Fáskrúðsfjörður (; previously named also Búðir ) is a village (þorp) in eastern Iceland.

It has a population of 662 (as of 2011) and constitutes one of the villages composing the municipality of Fjarðabyggð.

Geography
Fáskrúðsfjörður, located on the same-named fjord, lies between Reyðarfjörður and Stöðvarfjörður. It is one of the easternmost settlements of Iceland.

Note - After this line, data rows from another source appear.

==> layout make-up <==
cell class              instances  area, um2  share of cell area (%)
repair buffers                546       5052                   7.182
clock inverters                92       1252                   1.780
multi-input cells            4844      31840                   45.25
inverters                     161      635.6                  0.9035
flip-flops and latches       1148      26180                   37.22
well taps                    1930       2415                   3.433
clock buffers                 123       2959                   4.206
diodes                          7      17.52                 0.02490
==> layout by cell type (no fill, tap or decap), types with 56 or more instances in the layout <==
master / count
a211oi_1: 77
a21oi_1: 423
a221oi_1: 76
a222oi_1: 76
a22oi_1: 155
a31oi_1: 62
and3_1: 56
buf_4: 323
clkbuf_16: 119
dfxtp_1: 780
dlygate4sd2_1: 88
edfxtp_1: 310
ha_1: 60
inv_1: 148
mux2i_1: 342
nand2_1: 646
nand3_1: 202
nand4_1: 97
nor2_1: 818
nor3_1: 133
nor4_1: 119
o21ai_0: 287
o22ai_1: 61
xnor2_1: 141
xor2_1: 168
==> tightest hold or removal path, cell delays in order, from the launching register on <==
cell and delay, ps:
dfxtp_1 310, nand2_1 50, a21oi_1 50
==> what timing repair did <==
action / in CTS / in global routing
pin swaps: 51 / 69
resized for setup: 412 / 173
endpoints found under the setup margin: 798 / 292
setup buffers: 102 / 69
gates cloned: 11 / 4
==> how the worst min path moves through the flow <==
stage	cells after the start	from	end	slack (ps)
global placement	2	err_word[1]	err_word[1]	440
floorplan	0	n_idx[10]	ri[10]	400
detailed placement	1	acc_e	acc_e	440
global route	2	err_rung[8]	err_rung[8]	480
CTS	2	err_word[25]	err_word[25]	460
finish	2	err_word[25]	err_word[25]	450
Context: an optimization exercise on an open-source flow, tuned for small area, a short achievable clock period and few clock cycles. The choices shown serve that exercise and are no tape-out recipe.
RTL that was checked went through simulation tests only; none was proved equivalent to the original.
Power is estimated from default activity; no workload was simulated.

## v6
==> flow/design.v (excerpt) <==
module sdr_frame_tx (
    input  wire       clk,
    input  wire       rst,
    input  wire       in_valid,
    output wire       in_ready,
    input  wire [7:0] in_data,
    output wire       out_valid,
    input  wire       out_ready,
    output wire [7:0] out_data,
    output wire       done
);
clock: 15.0 ns
lec_check: 0
cap_margin: 20
core_margin: 2
core_utilization: 40
cts_cluster_diameter: 60
cts_cluster_size: 20
slew_margin: 20
standard.sh (not shown) runs the stock make flow with config.mk's settings and CLKGATE_MAP_FILE= SYNTH_SCRIPT=/design/flow/synth_recipe.tcl, a recipe that flattens the netlist after the stock synthesis.
==> flow/flow/run.sh <==
#!/bin/bash
# Standard layout, with timing repair aimed well below the 15 ns clock period
# (the constraints are unchanged; only repair_timing's setup margin grows).
set -euo pipefail
cd "$(dirname "$0")/.."
export SETUP_SLACK_MARGIN=11
bash standard.sh > standard_make.log 2>&1
v6 finished end to end and its layout was clean on timing, DRC and antenna.
Source: an optimization exercise on an open RTL-to-GDS flow (aim: small area, a short achievable clock period and few clock cycles per item). Production flows keep margins and buffers that such runs may drop.
Where RTL was checked, it was by simulation tests only, not by an equivalence proof against the original.
Power and IR drop assume default switching activity.

==> run Z: inputs <==
Design bitcrush_core, start of the top module:
module bitcrush_core (
    input  wire        clk,
    input  wire        rst,
    input  wire        cmd_valid,
    output reg         cmd_ready,
    input  wire [31:0] cmd_data,
    output reg         rsp_valid,
    output wire [31:0] rsp_data
);
==> flow/config.mk <==
export PLATFORM = sky130hd
export DESIGN_NAME = bitcrush_core
export DESIGN_NICKNAME = bitcrush_core
export VERILOG_FILES = /design/flow/design.v
export SDC_FILE = /design/flow/constraint.sdc
export NUM_CORES = 4
export LEC_CHECK = 0
export ABC_AREA = 1
export CAP_MARGIN = 20
export CORE_MARGIN = 2
export CORE_UTILIZATION = 40
export SLEW_MARGIN = 20
export SYNTH_MEMORY_MAX_BITS = 8192
==> flow/constraint.sdc <==
create_clock -name core_clock -period 12.0 [get_ports {clk}]
set_input_delay 2.4000 -clock core_clock [delete_from_list [all_inputs] [get_ports {clk}]]
set_output_delay 2.4000 -clock core_clock [all_outputs]
set_load 0.01 [all_outputs]
standard.sh (not shown) runs the stock make flow with config.mk's settings and CLKGATE_MAP_FILE= SYNTH_SCRIPT=/design/flow/synth_recipe.tcl, a recipe that flattens the netlist after the stock synthesis.
==> flow/flow/run.sh <==
#!/bin/bash
set -euo pipefail
bash standard.sh SETUP_SLACK_MARGIN=6.5 finish > standard.log 2>&1
==> inputs of run A, as changes to run Z <==
--- a/flow/design.v
+++ b/flow/design.v
@@ -576,13 +576,13 @@
     wire [9:0]  gain_new  = data[15] ? 10'd0 : (data > 16'd512) ? 10'd512 : data[9:0];
     wire [4:0]  fm1_d;
     bitcrush_factor_rom u_from (.drive(drive_r), .fm1(fm1_d));
     wire [15:0] m_cur;
     bitcrush_levels_rom u_rom (.drive(drive_r), .lvl_m(m_cur));
     reg         v1, v2, v3, v5;
-    reg  [1:0]  k1, k2, k3;
+    reg  [1:0]  k1, k2, k3, k5;
     reg  [5:0]  p1, p2, p3;
     reg  [1:0]  i1, i2, i3;
     reg         gs1;          
     reg  [17:0] a1;
     reg  [2:0]  b10, b11;     
     reg  [15:0] u2;
@@ -593,21 +593,21 @@
     reg  [15:0] m2;           
     reg  [15:0] r3, x3, m3;
     reg  [17:0] t3;           
     reg         n3, z3;
     reg  [15:0] val5;         
     reg         n5, z5;
+    reg  [9:0]  gp5;          
     reg  [3:0]  rsp_hi;
     reg  [15:0] rsp_lo;
     assign rsp_data = {rsp_hi, 12'd0, rsp_lo};
     wire done1 = v1 && (k1 != K_SAMP || i1 == 2'd3);
     wire done2 = v2 && (k2 != K_SAMP || i2 == 2'd3);
     wire done3 = v3 && (k3 != K_SAMP || i3 == 2'd3);
-    wire xf3   = done3 && (k3 == K_SAMP) && ((p3 == 6'd0) || ((p3 == 6'd1) && !v5));
-    wire pop3c = v3 && (k3 != K_SAMP) && (p3 == 6'd0) && !v5;
-    wire take3 = !v3 || xf3 || pop3c;
+    wire xf3   = done3 && ((p3 == 6'd0) || ((p3 == 6'd1) && !v5));
+    wire take3 = !v3 || xf3;
     wire xf2   = done2 && take3;
     wire take2 = !v2 || xf2;
     wire xf1   = done1 && take2;
     wire take1 = !v1 || xf1;
     wire blk     = is_samp && dpend;
     wire consume = in_v && !blk && (!need_rec || take1);
@@ -618,13 +618,13 @@
     wire h1 = v1 && !v2 && !v3 && !v5;
     wire d3 = h3 && (p3 != 6'd0);
     wire d2 = h2 && (p2 != 6'd0);
     wire d1 = h1 && (p1 != 6'd0);
     wire df = !any_rec && (rep_front != 6'd0);
     wire emit_rep = d1 | d2 | d3 | df;
-    wire emit     = emit_rep | v5 | pop3c;
+    wire emit     = emit_rep | v5;
     wire       acc_in   = cmd_valid && cmd_ready;
     wire       dirty_c  = is_sg ? 1'b1 : need_job ? 1'b0 : dirty;
     wire       pj_cons  = dirty_c || (is_samp ? (latch ? (fm1_r == 5'd0) : ({1'b0, cnt} + 6'd1 >= {1'b0, fm1_r}))
                                                : latch);
     wire       pred_job = dpend || (consume ? pj_cons : (dirty || latch));
     wire       dirty_nx = consume ? dirty_c : dirty;
@@ -790,29 +790,33 @@
         end else if (v3 && !done3) begin
             r3 <= r3n;
             x3 <= x3n;
             i3 <= i3 + 2'd1;
         end
         if (xf3) begin
-            val5 <= x3n;
-            n5   <= n3;
-            z5   <= z3;
+            k5 <= k3;
+            if (k3 == K_SAMP) begin
+                val5 <= x3n;
+                n5   <= n3;
+                z5   <= z3;
+            end
+            gp5 <= m3[9:0];
         end
         if (load1)   p1 <= rep_front - {5'd0, df};
         else if (d1) p1 <= p1 - 6'd1;
         if (xf1)     p2 <= p1 - {5'd0, d1};
         else if (d2) p2 <= p2 - 6'd1;
         if (xf2)     p3 <= p2 - {5'd0, d2};
         else if (d3) p3 <= p3 - 6'd1;
         if (emit) begin
-            if (!pop3c) begin
+            if (emit_rep || k5 == K_SAMP) begin
                 rsp_hi <= 4'b0001;
                 rsp_lo <= vfin;
             end else begin
-                case (k3)
-                    K_GET:   begin rsp_hi <= 4'b0010; rsp_lo <= {6'd0, m3[9:0]}; end
+                case (k5)
+                    K_GET:   begin rsp_hi <= 4'b0010; rsp_lo <= {6'd0, gp5}; end
                     K_ACK:   begin rsp_hi <= 4'b0000; rsp_lo <= 16'd0; end
                     default: begin rsp_hi <= 4'b1111; rsp_lo <= 16'd0; end
                 endcase
             end
         end
         if (rst) begin
@@ -833,13 +837,13 @@
             z5        <= 1'b1;
         end else begin
             in_v      <= in_v_nx;
             cmd_ready <= rdy_nx;
             v1 <= v1_nx;
             v2 <= xf1 || (v2 && !xf2);
-            v3 <= xf2 || (v3 && !xf3 && !pop3c);
+            v3 <= xf2 || (v3 && !xf3);
             v5 <= xf3;
             rsp_valid <= emit;
             rep_front <= load1 ? 6'd0 :
                          rep_front + {5'd0, consume && !need_rec} - {5'd0, df};
             out_cnt   <= acc_in ? out_em1 : out_em;
         end
==> flow/flow/run.sh (replaced) <==
#!/bin/bash
set -euo pipefail
bash standard.sh SETUP_SLACK_MARGIN=7.5 finish > standard.log 2>&1
Settings changed: TNS_END_PERCENT from default to 10.
==> comparison table <==
Result of the run: run Z finished clean; run A finished clean
Core Area: run Z 75700 um^2; run A 77100 um^2
Count of routing violations after the opening detailed-route iteration: run Z 2583; run A 2483
Leakage power of the design: run Z 0.0153 uW; run A 0.0164 uW
Global-route wire length before repair: run Z 159000 um; run A 166000 um
Destination of the worst register-to-register timing path: run Z r3[13]$_DFFE_PP_; run A x3[9]$_DFFE_PP_
Maximum number of pins on one net before global-route repair: run Z 69; run A 70
Internal: run Z 4210 uW; run A 5180 uW
Die width: run Z 280 um; run A 282 um
Actual transition at the worst max-transition pin: run Z 1.11 ns; run A 1.02 ns
Final standard cell utilization of the core: run Z 44.3%; run A 47.9%
Clock insertion delay at the later pin of the skew report: run Z 0.60 ns; run A 0.59 ns
Post-layout net count: run Z 4492; run A 4708
Number of placed cells counting well taps: run Z 5009; run A 5131
Instance count of the mapped netlist: run Z 4061; run A 4123
Switching portion of total power: run Z 48.3%; run A 47.5%
Number of sinks handled by clock tree synthesis: run Z 326; run A 338
Multiplexer area fraction after synthesis: run Z 0.0984%; run A 0.0970%
Antenna violations before repair: run Z 0; run A 1
Non-filler instance count after layout: run Z 5092; run A 5371
Fraction of power consumed by sequential logic: run Z 20.9%; run A 18.4%
Cells resized by post-CTS repair: run Z 5; run A 101
Worst IR drop on VDD: run Z 0.000169 V; run A 0.000192 V
Synthesized-area fraction occupied by and/or/nand/nor cells: run Z 20.3%; run A 20.0%
Compound-Gate Fraction of Synth Area: run Z 18.4%; run A 18.3%
Uppermost routed layer: run Z met4; run A met5
Testbench counts of run Z, summed over its fixed seeds: cycles 10,149, items 6,288.
Testbench counts of run A, summed over its fixed seeds: cycles 10,121, items 6,288.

The other neighbouring villages which compose the municipality of Fjarðabyggð are: Eskifjörður (1,043 inh.), Mjóifjörður (35 inh.), Neskaupstaður (1,437 inh.), Reyðarfjörður (1,102 inh.) and Stöðvarfjörður (203 inh.).

History and culture
Fáskrúðsfjörður was home to a hospital founded to serve French fishermen working here until 1935. The former hospital building dating from 1903 has now been restored as a hotel. Even nowadays there are bilingual signs in town indicating the street names in Icelandic and in French. The French cemetery with 49 graves of fishermen from France and Belgium is another tourist attraction. The cross was erected in 2009.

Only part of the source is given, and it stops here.